What Is a Journal Entry?

Every time your organization sells something, or buys something, or completes any business transaction, the transaction is most likely recorded as a journal entry. Those journal entries are later transcribed, or posted, to the appropriate accounts in your general ledger. Journal entries can be:

  • created directly in General Ledger

  • created in other Lawson applications, such as Accounts Payable, and interfaced to General Ledger

  • created in non-Lawson applications and interfaced to General Ledger

Each journal entry is assigned a type; the types are based on options used to create them. The following table describes the four types of journal entries.

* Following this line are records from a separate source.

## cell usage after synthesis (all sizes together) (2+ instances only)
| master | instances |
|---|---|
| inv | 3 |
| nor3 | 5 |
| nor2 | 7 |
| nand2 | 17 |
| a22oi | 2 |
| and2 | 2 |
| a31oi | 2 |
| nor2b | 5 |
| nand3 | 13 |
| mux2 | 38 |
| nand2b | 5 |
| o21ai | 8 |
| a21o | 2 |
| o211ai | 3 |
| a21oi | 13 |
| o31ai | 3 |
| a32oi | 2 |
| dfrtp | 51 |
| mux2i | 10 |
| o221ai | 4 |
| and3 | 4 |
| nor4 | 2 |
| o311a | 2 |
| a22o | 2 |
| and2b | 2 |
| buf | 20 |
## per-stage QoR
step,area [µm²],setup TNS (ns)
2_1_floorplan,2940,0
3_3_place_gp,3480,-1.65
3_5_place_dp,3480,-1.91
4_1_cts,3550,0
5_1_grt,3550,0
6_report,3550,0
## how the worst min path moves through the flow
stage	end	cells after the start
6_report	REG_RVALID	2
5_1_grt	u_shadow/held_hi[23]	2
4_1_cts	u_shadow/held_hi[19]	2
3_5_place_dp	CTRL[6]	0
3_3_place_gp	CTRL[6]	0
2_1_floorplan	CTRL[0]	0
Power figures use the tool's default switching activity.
## src/hw/ctps_consts.svh

```systemverilog
// Constants of the custom transmit pulse shaper: offsets, fields, timing.
`ifndef CTPS_CONSTS_SVH
`define CTPS_CONSTS_SVH

// Register offsets on the 5-bit register port.
`define CTPS_ADDR_CTRL 5'h11
`define CTPS_ADDR_WORD1 5'h1c
`define CTPS_ADDR_WORD2 5'h1d
`define CTPS_ADDR_WORD3 5'h1e
`define CTPS_ADDR_WORD4 5'h1f

// Field positions.
`define CTPS_CTRL_EN_BIT 3
`define CTPS_CODE_MSB 6
`define CTPS_RSVD_BIT 7

// Reset values.
`define CTPS_WORD_RST 8'h00
`define CTPS_CTRL_RST 8'h00

// Built-in default template, one code per quarter of a mark.
`define CTPS_DEF_CODE1 7'h50
`define CTPS_DEF_CODE2 7'h60
`define CTPS_DEF_CODE3 7'h58
`define CTPS_DEF_CODE4 7'h10

// Timing: one quarter of a mark, in ns, and the core clock period in ns.
`define CTPS_PHASE_NS 81
`define CTPS_CLK_PERIOD_NS 4

`endif

```

## src/hw/ctps_pkg.sv

```systemverilog
// Types of the custom transmit pulse shaper.
package ctps_pkg;

   // Mark sequencer states, Gray coded along idle, 1, 2, 3, 4.
   typedef enum logic [2:0] {
      CTPS_IDLE = 3'h0,
      CTPS_PH1 = 3'h1,
      CTPS_PH2 = 3'h3,
      CTPS_PH3 = 3'h2,
      CTPS_PH4 = 3'h6
   } ctps_state_t;

endpackage : ctps_pkg

```

## src/hw/ctps_top.sv

```systemverilog
// Custom transmit pulse shaper: registers, mark sequencer and converter code.
//
// How it works
// - Phase one of every mark drives the converter with word one's code.
// - Phase two of every mark drives the converter with word two's code.
// - Phase three of every mark drives the converter with word three's code.
// - Phase four of every mark drives the converter with word four's code.
// - Programmed codes are used only while control bit 3 at 11h is one.
// - Codes reach the converter as is, unsigned; bigger code, bigger swing.
//
// Design decision made here: the address-and-strobe port.
`timescale 1ns/1ps
`include "ctps_consts.svh"

module ctps_top
   import ctps_pkg::*;
#(
   parameter int PHASE_NS = `CTPS_PHASE_NS,
   parameter int CLK_PERIOD_NS = `CTPS_CLK_PERIOD_NS,
   parameter int CODE_W = `CTPS_CODE_MSB + 1
) (
   // Clock, reset and clock enable.
   input wire logic core_clk,
   input wire logic sys_rst,
   input wire logic clk_en,
   // Register port.
   input wire logic [4:0] reg_addr,
   input wire logic [7:0] reg_wdata,
   input wire logic reg_wr,
   input wire logic reg_rd,
   output logic [7:0] reg_rdata,
   // Mark request from the transmit encoder.
   input wire logic tx_mark,
   // Converter side of the line driver outputs.
   output logic [CODE_W-1:0] magnitude_code,
   output logic line_drive_active,
   output logic [2:0] line_phase
);

   // Cycles per quarter mark; a longest time rounds down, never below one.
   localparam int PHASE_RAW = PHASE_NS / CLK_PERIOD_NS;
   localparam int PHASE_CYC = (PHASE_RAW < 1) ? 1 : PHASE_RAW;
   localparam int CNT_W = $clog2(PHASE_CYC + 1);
   localparam logic [CNT_W-1:0] CNT_LAST = CNT_W'(PHASE_CYC - 1);

   // Pulse words and control register.
   logic [7:0] word1_q;
   logic [7:0] word2_q;
   logic [7:0] word3_q;
   logic [7:0] word4_q;
   logic [7:0] ctrl_q;
   logic [7:0] rdata_q;

   // Sequencer state.
   ctps_state_t state_q;
   ctps_state_t state_d;
   logic [CNT_W-1:0] cnt_q;
   logic [CNT_W-1:0] cnt_d;
   logic [CODE_W-1:0] code_q;
   logic [CODE_W-1:0] code_d;
   logic active_q;
   logic [2:0] phase_q;
   logic [2:0] phase_d;

   // Address decode of the register port.
   wire sel_ctrl = reg_addr == `CTPS_ADDR_CTRL;
   wire sel_w1 = reg_addr == `CTPS_ADDR_WORD1;
   wire sel_w2 = reg_addr == `CTPS_ADDR_WORD2;
   wire sel_w3 = reg_addr == `CTPS_ADDR_WORD3;
   wire sel_w4 = reg_addr == `CTPS_ADDR_WORD4;
   wire custom_shape_enable = ctrl_q[`CTPS_CTRL_EN_BIT];

   // Read mux; unmapped offsets read as zero rather than stale data.
   wire [7:0] rd_mux = sel_ctrl ? ctrl_q :
                       sel_w1 ? word1_q :
                       sel_w2 ? word2_q :
                       sel_w3 ? word3_q :
                       sel_w4 ? word4_q : 8'h00;

   // Register writes. Bit 7 is stored as written so software sees it back.
   always_ff @(posedge core_clk) begin
      if (sys_rst) begin
         ctrl_q <= `CTPS_CTRL_RST;
         word1_q <= `CTPS_WORD_RST;
         word2_q <= `CTPS_WORD_RST;
         word3_q <= `CTPS_WORD_RST;
         word4_q <= `CTPS_WORD_RST;
      end else if (clk_en && reg_wr) begin
         if (sel_ctrl) ctrl_q <= reg_wdata;
         if (sel_w1) word1_q <= reg_wdata;
         if (sel_w2) word2_q <= reg_wdata;
         if (sel_w3) word3_q <= reg_wdata;
         if (sel_w4) word4_q <= reg_wdata;
      end
   end

   // Read data stand only in the cycle after the strobe.
   always_ff @(posedge core_clk) begin
      if (sys_rst) begin
         rdata_q <= 8'h00;
      end else if (clk_en) begin
         rdata_q <= reg_rd ? rd_mux : 8'h00;
      end
   end

   // Phase timing: a mark request is taken in idle or in the last cycle of
   // phase four, so back-to-back marks leave no gap on the line.
   wire phase_done = cnt_q == CNT_LAST;
   wire take_mark = tx_mark &&
                    (state_q == CTPS_IDLE ||
                     (state_q == CTPS_PH4 && phase_done));

   // Next state of the mark sequencer.
   always_comb begin
      state_d = state_q;
      cnt_d = phase_done ? '0 : cnt_q + CNT_W'(1);
      unique case (state_q)
         CTPS_IDLE: begin
            cnt_d = '0;
            if (take_mark) state_d = CTPS_PH1;
         end
         CTPS_PH1: begin
            if (phase_done) state_d = CTPS_PH2;
         end
         CTPS_PH2: begin
            if (phase_done) state_d = CTPS_PH3;
         end
         CTPS_PH3: begin
            if (phase_done) state_d = CTPS_PH4;
         end
         CTPS_PH4: begin
            if (phase_done) state_d = take_mark ? CTPS_PH1 : CTPS_IDLE;
         end
         default: begin
            state_d = CTPS_IDLE;
            cnt_d = '0;
         end
      endcase
   end

   // Code per phase; the custom words win only while the enable is set.
   wire [CODE_W-1:0] c1 = custom_shape_enable ?
                          word1_q[CODE_W-1:0] : `CTPS_DEF_CODE1;
   wire [CODE_W-1:0] c2 = custom_shape_enable ?
                          word2_q[CODE_W-1:0] : `CTPS_DEF_CODE2;
   wire [CODE_W-1:0] c3 = custom_shape_enable ?
                          word3_q[CODE_W-1:0] : `CTPS_DEF_CODE3;
   wire [CODE_W-1:0] c4 = custom_shape_enable ?
                          word4_q[CODE_W-1:0] : `CTPS_DEF_CODE4;

   // The code is picked from the next state so the output flop and the
   // phase stay aligned; the reserved bit 7 never reaches the converter.
   always_comb begin
      unique case (state_d)
         CTPS_PH1: begin
            code_d = c1;
            phase_d = 3'h1;
         end
         CTPS_PH2: begin
            code_d = c2;
            phase_d = 3'h2;
         end
         CTPS_PH3: begin
            code_d = c3;
            phase_d = 3'h3;
         end
         CTPS_PH4: begin
            code_d = c4;
            phase_d = 3'h4;
         end
         default: begin
            code_d = '0;
            phase_d = 3'h0;
         end
      endcase
   end

   // Sequencer and converter output flops; plain binary, no scaling.
   always_ff @(posedge core_clk) begin
      if (sys_rst) begin
         state_q <= CTPS_IDLE;
         cnt_q <= '0;
         code_q <= '0;
         active_q <= 1'b0;
         phase_q <= 3'h0;
      end else if (clk_en) begin
         state_q <= state_d;
         cnt_q <= cnt_d;
         code_q <= code_d;
         active_q <= state_d != CTPS_IDLE;
         phase_q <= phase_d;
      end
   end

   // Outputs straight from flops.
   assign reg_rdata = rdata_q;
   assign magnitude_code = code_q;
   assign line_drive_active = active_q;
   assign line_phase = phase_q;

   // Checks on the converter code, the custom enable, the mark start and the idle outputs against their cause.
   a_phase1_code: assert property (
      @(posedge core_clk) disable iff (sys_rst)
      clk_en && state_d == CTPS_PH1 && custom_shape_enable
      |=> magnitude_code == $past(word1_q[CODE_W-1:0]))
      else $error("phase one code differs from word one");

   a_phase2_code: assert property (
      @(posedge core_clk) disable iff (sys_rst)
      clk_en && state_d == CTPS_PH2 && custom_shape_enable
      |=> magnitude_code == $past(word2_q[CODE_W-1:0]))
      else $error("phase two code differs from word two");

   a_phase3_code: assert property (
      @(posedge core_clk) disable iff (sys_rst)
      clk_en && state_d == CTPS_PH3 && custom_shape_enable
      |=> magnitude_code == $past(word3_q[CODE_W-1:0]))
      else $error("phase three code differs from word three");

   a_phase4_code: assert property (
      @(posedge core_clk) disable iff (sys_rst)
      clk_en && state_d == CTPS_PH4 && custom_shape_enable
      |=> magnitude_code == $past(word4_q[CODE_W-1:0]))
      else $error("phase four code differs from word four");

   a_enable_write: assert property (
      @(posedge core_clk) disable iff (sys_rst)
      clk_en && reg_wr && sel_ctrl
      |=> custom_shape_enable == $past(reg_wdata[`CTPS_CTRL_EN_BIT]))
      else $error("custom enable did not follow the control write");

   a_mark_sequence: assert property (
      @(posedge core_clk) disable iff (sys_rst)
      clk_en && state_q == CTPS_IDLE && tx_mark
      |=> line_drive_active && line_phase == 3'h1)
      else $error("mark request did not start phase one");

   a_default_code: assert property (
      @(posedge core_clk) disable iff (sys_rst)
      clk_en && state_d == CTPS_PH1 && !custom_shape_enable
      |=> magnitude_code == `CTPS_DEF_CODE1)
      else $error("default template not used while disabled");

   a_idle_quiet: assert property (
      @(posedge core_clk) disable iff (sys_rst)
      !line_drive_active |-> magnitude_code == '0 && line_phase == 3'h0)
      else $error("converter driven outside a mark");

endmodule : ctps_top
```

## config.mk

```make
export PLATFORM = sky130hd
export DESIGN_NAME = ctps_top
export DESIGN_NICKNAME = d
export VERILOG_FILES = /design/src/hw/ctps_pkg.sv /design/src/hw/ctps_top.sv
export VERILOG_INCLUDE_DIRS = /design/src /design/src/hw
export SDC_FILE = /design/constraint.sdc
export NUM_CORES = 1
export LEC_CHECK = 0
export ABC_AREA = 1
export BUFFER_PORTS_ARGS = -buffer_cell sky130_fd_sc_hd__buf_2
export CORE_UTILIZATION = 35
export CTS_CLUSTER_SIZE = 12
export DETAILED_ROUTE_END_ITERATION = 6
export PLACE_DENSITY = 0.49
export RECOVER_POWER = 25
export SLEW_MARGIN = 20
export SYNTH_ARGS = -nofsm -noshare
export SYNTH_HDL_FRONTEND = slang
export SYNTH_SLANG_ARGS = --single-unit
```

## constraint.sdc

```tcl
create_clock -name core_clk -period 1.8 [get_ports core_clk]
set_input_delay 0.09 -clock core_clk [delete_from_list [all_inputs] [get_ports core_clk]]
set_output_delay 0.09 -clock core_clk [all_outputs]
set_load 0.005 [all_outputs]
```

# After elaboration in Yosys (flattened, before gate mapping)
# Cells that the tools add are included.
# word_totals
reg_bits,67
in_bits,19
# classes
n_addsub,1
n_eq_ne,14
reduce_logical,12
n_mux,21
# ops
op,count
8-bit 2-to-1 mux,6
"5-bit == test, second input constant",6
7-bit 2-to-1 mux,4
7-bit one-hot mux with 4 select lines,1
3-bit 2-to-1 mux,5
3-bit one-hot mux with 5 select lines,1
"3-bit by 2-bit == test with 1-bit output, second input constant",4
3-bit one-hot mux with 4 select lines,1
5-bit 2-to-1 mux,2
2-bit AND reduction,5
"3-bit by 1-bit == test with 1-bit output, second input constant",2
"3-bit == test, second input constant",2
"5-bit by 1-bit adder with 5-bit output, second input constant",1
4-bit OR reduction,1
1-bit logical AND,3
3-bit logical NOT,1
3-bit nonzero test,1
1-bit logical OR,1
1-bit 2-to-1 mux,1

# Logic depth before layout (Yosys ltp)
# Gate-level depths: netlist of the first run.
# logic_depth
depth_word,9
depth_mapped,15

# Least setup slack after synthesis of the first run
# OpenSTA, ideal clock, no wires.
# synth_path
path_kind,register -> register
startpoint,reg cnt_q[0]
endpoint,"reg code_q[1], in the netlist magnitude_code[1]"
path_stages_with_launch,14
n_path_buf,1
t_arrival_ns,1.435
path_slack_ns,0.252
path_cell_list,dfxtp_1 ha_1 nand2_1 inv_2 nand2_4 o21ai_2 nand2_4 buf_12 nand3_2 nand2_1 nor2_1 nand2_1 nand2_1 a21oi_2
# synth_via
elab_chain_cells,9
elab_cells_between_ends,16
cone_classes,eq/ne (5); mux (8); reduce/logical (3)
# synth_lines
element,line_no,rtl
"start, declared",ctps_top.sv:57,logic [CNT_W-1:0] cnt_q;
"start signal, assigned",ctps_top.sv:188,cnt_q <= cnt_d;
5-bit == test (*),ctps_top.sv:108,wire phase_done = cnt_q == CNT_LAST;
1-bit logical AND,ctps_top.sv:111,(state_q == CTPS_PH4 && phase_done));
1-bit logical OR,ctps_top.sv:110,(state_q == CTPS_IDLE ||
1-bit logical AND,ctps_top.sv:109,wire take_mark = tx_mark &&
1-bit 2-to-1 mux,ctps_top.sv:132,if (phase_done) state_d = take_mark ? CTPS_PH1 : CTPS_IDLE;
3-bit 2-to-1 mux,ctps_top.sv:132,
3-bit one-hot mux with 5 select lines (*),ctps_top.sv:117,unique case (state_q)
"3-bit == test, or another cell as far along",ctps_top.sv:154,unique case (state_d)
7-bit one-hot mux with 4 select lines (*),ctps_top.sv:154,
"end signal, assigned",ctps_top.sv:189,code_q <= code_d;
"end, declared",ctps_top.sv:59,logic [CODE_W-1:0] code_q;
# Mark *: on every way between the ends. The rest lies on a longest branch, timed or not.
# A chain may end at the register's enable or synchronous reset.

# Worst setup path after layout of the first run
# layout_path
startpoint,reg cnt_q[1]
endpoint,"reg code_q[5], in the netlist magnitude_code[5]"
# The elaborated chain is that of the path after synthesis.

==> results of run 1 <==
## stage by stage
| stage | instances | TNS, ns |
|---|---|---|
| finish | 626 | 0 |
| global route | 626 | -0.0550 |
| CTS | 624 | 0 |
| detailed placement | 603 | 0 |
| global placement | 603 | 0 |
| floorplan | 447 | 0 |
## worst max path at each step
stage | end | cells after the start
after floorplan | magnitude_code[1] | 13
after global placement | magnitude_code[0] | 11
after detailed placement | magnitude_code[4] | 11
after CTS | magnitude_code[0] | 11
after global routing | magnitude_code[2] | 11
final | magnitude_code[5] | 11
## cell families after synthesis
logic type | count (synthesis) | share of synthesized area [%]
DFF | 67 | 40.3
and+or+nand+nor | 165 | 25.0
AOI/OAI and AO/OA | 132 | 22.6
adders and majority gates | 1 | 0.376
xor gates and xnor gates | 3 | 0.790
buffers and inverters | 79 | 10.9
## sequential cells by signal, summed over array words and instances, names as in the netlist
register           count
word2_q                8
magnitude_code         7
word1_q                8
word4_q                8
state_q                3
line_phase             3
ctrl_q                 8
reg_rdata              8
cnt_q                  5
line_drive_active      1
word3_q                8
## Yosys cell counts, types with 2 or more instances
cell type   n
a21oi_1    47
a21oi_2     8
buf_12      2
buf_2       8
buf_4       2
buf_6       2
clkbuf_1    8
dfxtp_1    67
inv_1      46
inv_2      10
nand2_1    78
nand2_2     5
nand2_4     3
nand3_1    27
nand3_2    10
nand3b_1    3
nand4_1     4
nor2_1     26
nor2_2      2
nor2_4      4
o21ai_0    52
o21ai_1     4
o21bai_1    8
o221ai_1    8
xor2_1      3
## worst max-delay path: stages, from the launching register on
cell	delay, ns
dfxtp_4	0.37
ha_4	0.15
nand2_4	0.05
inv_4	0.08
nand2_4	0.07
o21ai_4	0.21
nand2_4	0.13
nor2_4	0.22
nand3b_1	0.13
nand3_2	0.09
nand2_2	0.05
a21oi_2	0.10
## routing by layer
| layer | routed length (um) | up-vias | global-route usage [%] |
|---|---|---|---|
| met4 | 126 | 0 | 7.81 |
| met1 | 4370 | 1401 | 26.1 |
| met5 | 0 | - | 0 |
| li1 | - | 1568 | - |
| met3 | 328 | 8 | 3.79 |
| met2 | 4490 | 55 | 32.6 |
## power breakdown
| group | leakage [nW] | total [mW] | switching (mW) | internal (mW) |
|---|---|---|---|---|
| sequential | 0.543 | 1.51 | 0.0152 | 1.50 |
| clock | 0.0905 | 1.27 | 0.600 | 0.674 |
| combinational | 0.947 | 0.247 | 0.158 | 0.0896 |
## repair_timing
item | in CTS | in global routing
endpoints found under the setup margin | 5 | 8
resized for setup | 0 | 19
buffers inserted | 5 | 2
pin swaps | 2 | 14
## area by class of cell
class	count	area, um2	share of cell area, %
Clock buffer	10	138	3.49
Clock inverter	6	65.1	1.65
Inverter	57	218	5.52
Multi-Input combinational cell	301	1700	43.0
Sequential cell	67	1350	34.2
Tap cell	129	161	4.09
Timing Repair Buffer	56	318	8.06
==> out/results.ini, run 1 <==
[logic_synthesis]
synth_edf_count = 0
syn_nets = 467
synth_top_area_share_pct = 40.3
synth.distinct_cells = 35
ys_warn_count = 0
async_reset_ff_share_pct = 0
ys_ff_latch = 67
yosysSeqAreaShare_pct = 40.3
synth_area_um2 = 3330
synth_area_leader_cell = dfxtp_1
ys.flop_type = dfxtp_1
ys_top_cells_by_area = dfxtp_1, nand2_1, o21ai_0
avgSynthCellArea_um2 = 7.44
netlist_instances = 447

[place]
gp_congestion = 0.781
pre_cts_ws_ns = 0.0139
port_buffers = 37
dp_hpwl_mm = 6.38
dpl_cell_area_um2 = 3620

[hold_path]
min_from = reg_wdata[7]
hold_path_depth = 3
whs_endpoint = ctrl_q[7]
hp-class = in -> reg

[drt]
vias_per_cell = 4.84
drcViolationCount = 0
dr.pass1.iters = 4
antenna_left = 0
wl_mm = 9.32
via_count = 3032
post_drt_wl_per_cell_um = 14.9
drt_iter0_drc = 172

[clock_tree]
postCtsHoldBufs = 0
numCtsBuffers = 9
cts_root_buf = clkbuf_8
clk_latency_ns = 0.34
clk_pin_slew_worst_paths_ns = 0.08
cts_tree = built
cts.sinks = 67
ctsHtreeMaxLevel = 3
clk_path_buf_depth = 2

[die]
ioPinCount = 38
rows = 35
core-area_um2 = 9240
dieArea_um2 = 9900
die_h_um = 99.5
fp.dieW_um = 99.5
start_util_pct = 36.0

[run]
max-cap-violations = 0

[setup_path]
r2r_end = magnitude_code[5]
rrSetupSlack_ns = 0.1
path_max_fanout = 8
cp.arrival_ns = 1.98
crit_type = reg -> reg
reg2reg_depth = 11
crit_required_ns = 2.08
cp-end-kind = flip-flop
start_kind = flip-flop
crit_start = cnt_q[1]
rr_startpoint = cnt_q[1]

[grt]
antenna_found_initial = 0
grt_pass1_wl_mm = 15.1
grt_max_degree = 39
grt.total_usage_pct = 20.0
grt_pass1_vias = 2942
grt_overflow = 0

[finish]
utilization_pct = 42.7
design_area_um2 = 3950
layout-drive-gt1-share_pct = 24.3
area_growth_pct = 18.6
n_fill_cell = 967
nets = 512
antenna_cells = 0
mostFrequentLayoutCells = nand2_1, dfxtp_1, o21ai_0
mostFrequentLayoutCell = nand2_1

[sta]
period_needed_ns = 1.70
finalMaxSlewViolations = 0
fin_ws_ns = 0.0986
fin_skew_ns = 0.00734
timing.hold.ws_ns = 0.0444
grt_setup_unrepaired = yes
max_freq_mhz = 588
worst_slew_pin_slew_ns = 0.751
timing.slew.headroom_pct = 49.9
final_hold_viol_count = 0
fin_crit_sh_pct = 94.5
setup_viol = 0

[pwr]
total_power_mw = 3.04
powerDensity_nw_per_um2 = 770
power_leakage_nw = 1.58
max-vdd-ir-drop_uv = 309

[outcome]
outcome = finished, final reports clean

Note: power is estimated with default switching activity, not from simulation.
==> run 2: changes to the inputs <==
--- a/config.mk
+++ b/config.mk
@@ -8,6 +8,7 @@
 export LEC_CHECK = 0
 export ABC_AREA = 1
 export BUFFER_PORTS_ARGS = -buffer_cell sky130_fd_sc_hd__buf_2
+export CORE_MARGIN = 2
 export CORE_UTILIZATION = 35
 export CTS_CLUSTER_SIZE = 12
 export DETAILED_ROUTE_END_ITERATION = 6
==> constraint.sdc (replaced) <==
create_clock -name core_clk -period 1.81 [get_ports core_clk]
set_input_delay 0.0905 -clock core_clk [delete_from_list [all_inputs] [get_ports core_clk]]
set_output_delay 0.0905 -clock core_clk [all_outputs]
set_load 0.005 [all_outputs]
==> run 2 against run 1 <==
  * Worst hold slack lost 0.0043 ns
  * Via count shrank 0.99%
  * Global-route usage shrank 1.3 points
  * Total power shrank 2.2%
  * Sequential power is essentially flat
  * Core utilization shrank 0.31 points
  * Combinational power grew 2%
  * Sequential share of layout area grew 0.19 points
  * Routed wire length shrank 2.1%
  * Clock skew shrank 0.00081 ns
  * Critical path type unchanged
  * Highest routed layer unchanged
==> out/results.ini, run 2 (synthesis gave the netlist of run 1 again) <==
[outcome]
outcome = finished, final reports clean

[grt]
antenna_found_initial = 0
grt_pass1_vias = 2730
grt.total_usage_pct = 18.7
grt_pass1_wl_mm = 14.6
grt_overflow = 0
grt_max_degree = 39

[drt]
post_drt_wl_per_cell_um = 14.5
vias_per_cell = 4.78
via_count = 3002
antenna_left = 0
drcViolationCount = 0
dr.pass1.iters = 4
drt_iter0_drc = 114
wl_mm = 9.12

[die]
dieArea_um2 = 10300
core-area_um2 = 9240
rows = 35
ioPinCount = 38
fp.dieW_um = 101
die_h_um = 101
start_util_pct = 36.0

[setup_path]
reg2reg_depth = 13
crit_required_ns = 2.04
path_max_fanout = 8
cp-endpoint = magnitude_code[1]
cp-end-kind = flip-flop
cp.arrival_ns = 1.95
start_kind = flip-flop
rrSetupSlack_ns = 0.09
rr_startpoint = cnt_q[1]
r2r_end = magnitude_code[1]
crit_start = cnt_q[1]
crit_type = reg -> reg

[sta]
fin_ws_ns = 0.0872
final_hold_viol_count = 0
timing.hold.ws_ns = 0.0400
worst_slew_pin_slew_ns = 0.713
fin_skew_ns = 0.00653
finalMaxSlewViolations = 0
max_freq_mhz = 580
setup_viol = 0
timing.slew.headroom_pct = 52.5
period_needed_ns = 1.72
fin_crit_sh_pct = 95.2
grt_setup_unrepaired = yes

[pwr]
clkPwrFrac_pct = 40.7
power_leakage_nw = 1.57
total_power_mw = 2.97
combPwrFrac_pct = 8.5
max-vdd-ir-drop_uv = 416
power_switching_uw = 733
p_int_mw = 2.24
seqPwrFrac_pct = 50.8
p_sw_share_pct = 24.7
powerDensity_nw_per_um2 = 758

[clock_tree]
ctsHtreeMaxLevel = 3
clk_latency_ns = 0.35
clk_path_buf_depth = 2
clk_pin_slew_worst_paths_ns = 0.07
cts_tree = built
postCtsHoldBufs = 0
cts.sinks = 67
cts_root_buf = clkbuf_8
numCtsBuffers = 9

[place]
pre_cts_ws_ns = 0.0456
port_buffers = 37
gp_congestion = 0.769
dp_hpwl_mm = 6.35
placed_cells = 604

[finish]
n_fill_cell = 1014
area_growth_pct = 17.7
antenna_cells = 0
mostFrequentLayoutCells = nand2_1, dfxtp_1, o21ai_0
layout-drive-gt1-share_pct = 22.4
mostFrequentLayoutCell = nand2_1
nets = 514
final-instance-count-excl-fill = 628
utilization_pct = 42.4

[run]
max-cap-violations = 0

[hold_path]
hp-class = in -> reg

Journal Entry Type Defined By Description
Normal (N) User A normal journal entry is any entry you create within one company.
Intercompany (I)

From side: User

To side: System

An intercompany journal entry crosses more than one General Ledger company. A transaction that resulted in the transfer of equipment from one company to another would require an intercompany journal entry.
Auto Reverse (A) System The period closing process creates auto reversing journal entries for journal entries that are flagged to auto reverse. These entries reverse the associated transactions in the next period or in another period you select. For example, you might auto reverse accrued travel expense entries.
Intercompany Auto Reverse (R) System The period closing process also creates auto reverse entries for all intercompany journal entries flagged to auto reverse. These entries reverse the associated transactions in the next period or in another period you select.

Example

River Bend restaurant has purchased $100 worth of apples that it will use to bake pies. This transaction results in a credit to a cash account and debit to an inventory account. This is an example of a normal journal entry.